DEFAULT_CAPTURE_SUFFIX Filename suffix for captured filled fields CSV "-capture.csv"
DEFAULT_FIELD_GENERATOR_SUFFIX Filename suffix for generated field creation script "-field-generator.py"
DEFAULT_FILLER_SUFFIX Filename suffix for generated field filling script "-filler.py"
DEFAULT_MARKUP_SUFFIX Filename suffix for markup PDF "-markup"
DEFAULT_FIELDS_SUFFIX Filename suffix for generated fields PDF "-fields"
DEFAULT_FILL_SUFFIX Filename suffix for filled PDF "-filled"
COLOR_WHITE Normalized RGB tuple for target white detection (1, 1, 1)
COLOR_BLACK Normalized RGB tuple for black text filtering (0, 0, 0)
TARGET_COLOUR Color targeted for detection (default is white) (1, 1, 1)
GAP Minimum horizontal gap between boxes in the same block 1.9
GAP_GROUP Gap threshold used for grouping blocks 7.6
GAP_THRESHOLD Threshold for breaking blocks due to large gaps 3.0
F Small fudge factor for positioning adjustments 1
MIN_BOX_HEIGHT Minimum height of detected boxes (points) 15.0
MAX_BOX_HEIGHT Maximum height of detected boxes (points) 30.0
NUMERIC_FIELD_TYPES List of field types considered numeric ["Currency", "CurrencyDecimal", "DollarCents", "Dollars"]
PDF_PAGES Global list of pages to process during a run []

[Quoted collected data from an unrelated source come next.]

From an optimization exercise on the open Yosys and OpenROAD flow, aimed at small area and a short achievable clock period; shortcuts taken in it are not production practice.
Where RTL was checked, it was by simulation tests only, not by an equivalence proof against the original.

==> inputs of cedar <==
==> flow/design.v (excerpt) <==
module groove_sample_scheduler #(
    parameter int DEPTH = 4
) (
    input  logic        clk,
    input  logic        reset,
    input  logic        sync_start,
    input  logic [31:0] sig_time,
    input  logic        dir,
    input  logic [31:0] afll_ltr,
    input  logic [31:0] afll_rtl,
    input  logic        pos_valid,
    output logic        pos_ready,
    input  logic [15:0] pos_in,
    output logic        fire,
    output logic [31:0] fire_time,
    output logic        missed,
    output logic        busy
);
==> flow/config.mk <==
export PLATFORM = sky130hd
export DESIGN_NAME = groove_sample_scheduler
export DESIGN_NICKNAME = groove_sample_scheduler
export VERILOG_FILES = /design/flow/design.v
export SDC_FILE = /design/flow/constraint.sdc
export NUM_CORES = 4
export LEC_CHECK = 0
export ABC_AREA = 1
export CAP_MARGIN = 20
export CORE_MARGIN = 2
export CORE_UTILIZATION = 40
export PLACE_DENSITY = 0.8
export SETUP_SLACK_MARGIN = 4.8
export SLEW_MARGIN = 20
export TNS_END_PERCENT = 100
==> flow/constraint.sdc <==
create_clock -name core_clock -period 9.0 [get_ports {clk}]
set_input_delay 1.8000 -clock core_clock [delete_from_list [all_inputs] [get_ports {clk}]]
set_output_delay 1.8000 -clock core_clock [all_outputs]
set_load 0.01 [all_outputs]
standard.sh (not shown) runs the stock make flow with config.mk's settings and CLKGATE_MAP_FILE= SYNTH_SCRIPT=/design/flow/synth_recipe.tcl, a recipe that flattens the netlist after the stock synthesis.
==> flow/flow/run.sh <==
#!/bin/bash
# The standard layout (the standard.sh: ORFS synthesis, floorplan, power grid,
# placement, CTS and routing) with two changes:
#  - synthesis skips the generic ABC pass that Yosys's synth runs before the adder
#    extraction (SYNTH_ARGS=-noabc), so the full adders are extracted from the RTL's own
#    adder tree without inverters between them; the liberty-mapped ABC pass still runs,
#    and the registers are the same as the standard synthesis's;
#  - the port buffers are inserted as buf_1 cells rather than the larger cell the
#    resizer picks by default; timing repair still resizes them as needed.
set -euo pipefail
export SYNTH_ARGS="-noabc"
export BUFFER_PORTS_ARGS="-buffer_cell sky130_fd_sc_hd__buf_1"
bash standard.sh > standard.log 2>&1
==> onyx (differences from cedar) <==
--- a/flow/design.v
+++ b/flow/design.v
@@ -862,20 +862,19 @@
             wr_ptr   <= '0;
             rd_ptr   <= '0;
             count    <= '0;
         end else begin
             started  <= started || sync_start;
-            can_push <= sync_start || (started && !(!pop && (count == FULL
-                                                             || (count == FULL - 1 && push))));
+            can_push <= (started || sync_start) && count_nx != FULL;
             count    <= count_nx;
             st_m1    <= m1_nx;
             st_m2    <= m2_nx;
             st_wait  <= wait_nx;
             st_fire  <= fire_nx;
             xg       <= m1_nx || m2_nx;
             yg       <= m2_nx;
-            busy     <= !sync_start && (push || count != 0 || st_m1 || st_m2 || st_wait);
+            busy     <= count_nx != 0 || m1_nx || m2_nx || wait_nx || fire_nx;
             missed   <= st_wait && hit && !sync_start && first && (sig_time != target);
             if (sync_start) begin
                 wr_ptr <= '0;
                 rd_ptr <= '0;
             end else begin
==> flow/config.mk (replaced) <==
export PLATFORM = sky130hd
export DESIGN_NAME = groove_sample_scheduler
export DESIGN_NICKNAME = groove_sample_scheduler
export VERILOG_FILES = /design/flow/design.v
export SDC_FILE = /design/flow/constraint.sdc
export NUM_CORES = 4
export LEC_CHECK = 0
export CAP_MARGIN = 20
export CORE_MARGIN = 2
export CORE_UTILIZATION = 40
export CTS_BUF_LIST = sky130_fd_sc_hd__clkbuf_8
export SETUP_SLACK_MARGIN = 5
export SLEW_MARGIN = 20
export TNS_END_PERCENT = 100
==> ember (differences from cedar) <==
--- a/flow/design.v
+++ b/flow/design.v
@@ -144,42 +144,42 @@
     wire pp95 = (((b_one[2] & dur[28]) | (b_two[2] & dur[27])) ^ b_neg[2]);
     wire pp96 = (((b_one[2] & dur[29]) | (b_two[2] & dur[28])) ^ b_neg[2]);
     wire pp97 = (((b_one[2] & dur[30]) | (b_two[2] & dur[29])) ^ b_neg[2]);
     wire pp98 = (((b_one[2] & dur[31]) | (b_two[2] & dur[30])) ^ b_neg[2]);
     wire pp99 = (((b_two[2] & dur[31])) ^ b_neg[2]);
-    wire s100 = b_neg[0] ^ x[0] ^ pp1;
-    wire c101 = (b_neg[0] & x[0]) | (b_neg[0] & pp1) | (x[0] & pp1);
-    wire s102 = x[1] ^ pp2 ^ c101;
-    wire c103 = (x[1] & pp2) | (x[1] & c101) | (pp2 & c101);
+    wire s100 = b_neg[0] ^ x[0];
+    wire c101 = b_neg[0] & x[0];
+    wire s102 = x[1] ^ c101 ^ pp2;
+    wire c103 = (x[1] & c101) | (x[1] & pp2) | (c101 & pp2);
     wire s104 = b_neg[1] ^ x[2] ^ pp3;
     wire c105 = (b_neg[1] & x[2]) | (b_neg[1] & pp3) | (x[2] & pp3);
-    wire s106 = pp34 ^ s104 ^ c103;
-    wire c107 = (pp34 & s104) | (pp34 & c103) | (s104 & c103);
+    wire s106 = pp34 ^ c103 ^ s104;
+    wire c107 = (pp34 & c103) | (pp34 & s104) | (c103 & s104);
     wire s108 = x[3] ^ pp4 ^ pp35;
     wire c109 = (x[3] & pp4) | (x[3] & pp35) | (pp4 & pp35);
-    wire s110 = c105 ^ s108 ^ c107;
-    wire c111 = (c105 & s108) | (c105 & c107) | (s108 & c107);
+    wire s110 = c105 ^ s108;
+    wire c111 = c105 & s108;
     wire s112 = b_neg[2] ^ x[4] ^ pp5;
     wire c113 = (b_neg[2] & x[4]) | (b_neg[2] & pp5) | (x[4] & pp5);
     wire s114 = pp36 ^ pp67 ^ c109;
     wire c115 = (pp36 & pp67) | (pp36 & c109) | (pp67 & c109);
-    wire s116 = s112 ^ s114 ^ c111;
-    wire c117 = (s112 & s114) | (s112 & c111) | (s114 & c111);
+    wire s116 = s112 ^ c111 ^ s114;
+    wire c117 = (s112 & c111) | (s112 & s114) | (c111 & s114);
     wire s118 = x[5] ^ pp6 ^ pp37;
     wire c119 = (x[5] & pp6) | (x[5] & pp37) | (pp6 & pp37);
     wire s120 = pp68 ^ c113 ^ s118;
     wire c121 = (pp68 & c113) | (pp68 & s118) | (c113 & s118);
-    wire s122 = c115 ^ s120 ^ c117;
-    wire c123 = (c115 & s120) | (c115 & c117) | (s120 & c117);
+    wire s122 = c115 ^ s120;
+    wire c123 = c115 & s120;
     wire s124 = x[6] ^ y[0] ^ cr[0];
     wire c125 = (x[6] & y[0]) | (x[6] & cr[0]) | (y[0] & cr[0]);
     wire s126 = pp7 ^ pp38 ^ pp69;
     wire c127 = (pp7 & pp38) | (pp7 & pp69) | (pp38 & pp69);
     wire s128 = s124 ^ c119 ^ s126;
     wire c129 = (s124 & c119) | (s124 & s126) | (c119 & s126);
-    wire s130 = c121 ^ s128 ^ c123;
-    wire c131 = (c121 & s128) | (c121 & c123) | (s128 & c123);
+    wire s130 = c121 ^ s128;
+    wire c131 = c121 & s128;
     wire s132 = x[7] ^ y[1] ^ cr[1];
     wire c133 = (x[7] & y[1]) | (x[7] & cr[1]) | (y[1] & cr[1]);
     wire s134 = pp8 ^ pp39 ^ pp70;
     wire c135 = (pp8 & pp39) | (pp8 & pp70) | (pp39 & pp70);
     wire s136 = c125 ^ s132 ^ c127;
@@ -382,12 +382,12 @@
     wire c333 = (y[26] & cr[26]) | (y[26] & pp33) | (cr[26] & pp33);
     wire s334 = pp64 ^ pp95 ^ c325;
     wire c335 = (pp64 & pp95) | (pp64 & c325) | (pp95 & c325);
     wire s336 = c327 ^ s332 ^ s334;
     wire c337 = (c327 & s332) | (c327 & s334) | (s332 & s334);
-    wire s338 = c329 ^ s336 ^ c331;
-    wire c339 = (c329 & s336) | (c329 & c331) | (s336 & c331);
+    wire s338 = c329 ^ s336;
+    wire c339 = c329 & s336;
     wire s340 = 1'b1 ^ ~b_neg[0] ^ y[27];
     wire c341 = (1'b1 & ~b_neg[0]) | (1'b1 & y[27]) | (~b_neg[0] & y[27]);
     wire s342 = cr[27] ^ pp65 ^ pp96;
     wire c343 = (cr[27] & pp65) | (cr[27] & pp96) | (pp65 & pp96);
     wire s344 = s340 ^ c333 ^ c335;
@@ -398,33 +398,33 @@
     wire c349 = (1'b1 & y[28]) | (1'b1 & cr[28]) | (y[28] & cr[28]);
     wire s350 = pp66 ^ pp97 ^ c341;
     wire c351 = (pp66 & pp97) | (pp66 & c341) | (pp97 & c341);
     wire s352 = s348 ^ c343 ^ s350;
     wire c353 = (s348 & c343) | (s348 & s350) | (c343 & s350);
-    wire s354 = c345 ^ s352 ^ c347;
-    wire c355 = (c345 & s352) | (c345 & c347) | (s352 & c347);
+    wire s354 = c345 ^ s352;
+    wire c355 = c345 & s352;
     wire s356 = ~b_neg[1] ^ y[29] ^ cr[29];
     wire c357 = (~b_neg[1] & y[29]) | (~b_neg[1] & cr[29]) | (y[29] & cr[29]);
     wire s358 = pp98 ^ c349 ^ s356;
     wire c359 = (pp98 & c349) | (pp98 & s356) | (c349 & s356);
     wire s360 = c351 ^ s358 ^ c353;
     wire c361 = (c351 & s358) | (c351 & c353) | (s358 & c353);
     wire s362 = 1'b1 ^ y[30] ^ cr[30];
     wire c363 = (1'b1 & y[30]) | (1'b1 & cr[30]) | (y[30] & cr[30]);
     wire s364 = pp99 ^ c357 ^ s362;
     wire c365 = (pp99 & c357) | (pp99 & s362) | (c357 & s362);
-    wire s366 = c359 ^ s364 ^ c361;
-    wire c367 = (c359 & s364) | (c359 & c361) | (s364 & c361);
+    wire s366 = c359 ^ s364;
+    wire c367 = c359 & s364;
     wire s368 = ~b_neg[2] ^ y[31] ^ cr[31];
     wire s369 = c363 ^ s368 ^ c365;
-    wire g370 = s100 & 1'b0;
+    wire g370 = pp1 & s100;
     wire g371 = s102 & 1'b0;
     wire g372 = s106 & 1'b0;
-    wire g373 = s110 & 1'b0;
+    wire g373 = c107 & s110;
     wire g374 = s116 & 1'b0;
-    wire g375 = s122 & 1'b0;
-    wire g376 = s130 & 1'b0;
+    wire g375 = c117 & s122;
+    wire g376 = c123 & s130;
     wire g377 = c131 & s138;
     wire g378 = c139 & s146;
     wire g379 = c147 & s154;
     wire g380 = c155 & s162;
     wire g381 = c163 & s170;
@@ -446,23 +446,23 @@
     wire g397 = c291 & s298;
     wire g398 = c299 & s306;
     wire g399 = c307 & s314;
     wire g400 = c315 & s322;
     wire g401 = c323 & s330;
-    wire g402 = s338 & 1'b0;
+    wire g402 = c331 & s338;
     wire g403 = c339 & s346;
-    wire g404 = s354 & 1'b0;
+    wire g404 = c347 & s354;
     wire g405 = c355 & s360;
-    wire g406 = s366 & 1'b0;
+    wire g406 = c361 & s366;
     wire g407 = c367 & s369;
-    wire p408 = s100 ^ 1'b0;
+    wire p408 = pp1 ^ s100;
     wire p409 = s102 ^ 1'b0;
     wire p410 = s106 ^ 1'b0;
-    wire p411 = s110 ^ 1'b0;
+    wire p411 = c107 ^ s110;
     wire p412 = s116 ^ 1'b0;
-    wire p413 = s122 ^ 1'b0;
-    wire p414 = s130 ^ 1'b0;
+    wire p413 = c117 ^ s122;
+    wire p414 = c123 ^ s130;
     wire p415 = c131 ^ s138;
     wire p416 = c139 ^ s146;
     wire p417 = c147 ^ s154;
     wire p418 = c155 ^ s162;
     wire p419 = c163 ^ s170;
@@ -484,15 +484,15 @@
     wire p435 = c291 ^ s298;
     wire p436 = c299 ^ s306;
     wire p437 = c307 ^ s314;
     wire p438 = c315 ^ s322;
     wire p439 = c323 ^ s330;
-    wire p440 = s338 ^ 1'b0;
+    wire p440 = c331 ^ s338;
     wire p441 = c339 ^ s346;
-    wire p442 = s354 ^ 1'b0;
+    wire p442 = c347 ^ s354;
     wire p443 = c355 ^ s360;
-    wire p444 = s366 ^ 1'b0;
+    wire p444 = c361 ^ s366;
     wire p445 = c367 ^ s369;
     wire g446 = g371 | (p409 & g370);
     wire g447 = g372 | (p410 & g371);
     wire p448 = p410 & p409;
     wire g449 = g373 | (p411 & g372);
==> PnR_summary.wiki <==
{| class="wikitable"
! Metric !! Value
|-
| Flip-flop and latch share of the layout cell area || between 30% and 40%
|-
| Final standard cell utilization of the core || 46.9%
|-
| Hold path start || first
|-
| Vias per cell || 5.31
|-
| Outcome || no timing/DRC/antenna violations
|}
(the above is from ember)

Customizing Field Detection

flyfield’s field detection pipeline can be tuned by modifying constants or APIs:

  • Height Filters Adjust MIN_BOX_HEIGHT and MAX_BOX_HEIGHT to control acceptable box sizes.
  • Colour Filters Change TARGET_COLOUR to detect placeholders of different colours if necessary.
  • Horizontal Grouping Sensitivity Modify GAP, GAP_GROUP, and GAP_THRESHOLD to customize grouping behaviour of detected boxes.
  • Field Type Assignment Update NUMERIC_FIELD_TYPES to support additional or alternative numeric field types.

CSV Handling

  • CSV files must be UTF-8 encoded and contain structured metadata columns like page_num, id, x0, y0, etc., alongside the fill values.
  • Numeric fields are parsed using:
    • parse_money_space
    • parse_implied_decimal
  • Output formatting uses format_money_space.
  • Running with the --debug flag writes intermediate CSV snapshots for detailed troubleshooting.

Environment Variables

Variable Description
flyfield_LOG_LEVEL Sets logging verbosity (DEBUG, INFO, WARNING, ERROR)
flyfield_CONFIG_FILE Reserved for future support for user-configured JSON/YAML files

Example: Adjust Box Height Threshold

from flyfield import config, extract

config.MIN_BOX_HEIGHT = 12.0  # Lower minimum height

boxes = extract.extract_boxes("example.pdf")

Info

  • Most users can rely solely on the CLI with default constants.
  • Developers can override these settings programmatically.
  • The generated Python scripts for field generation and filling remain customizable entry points.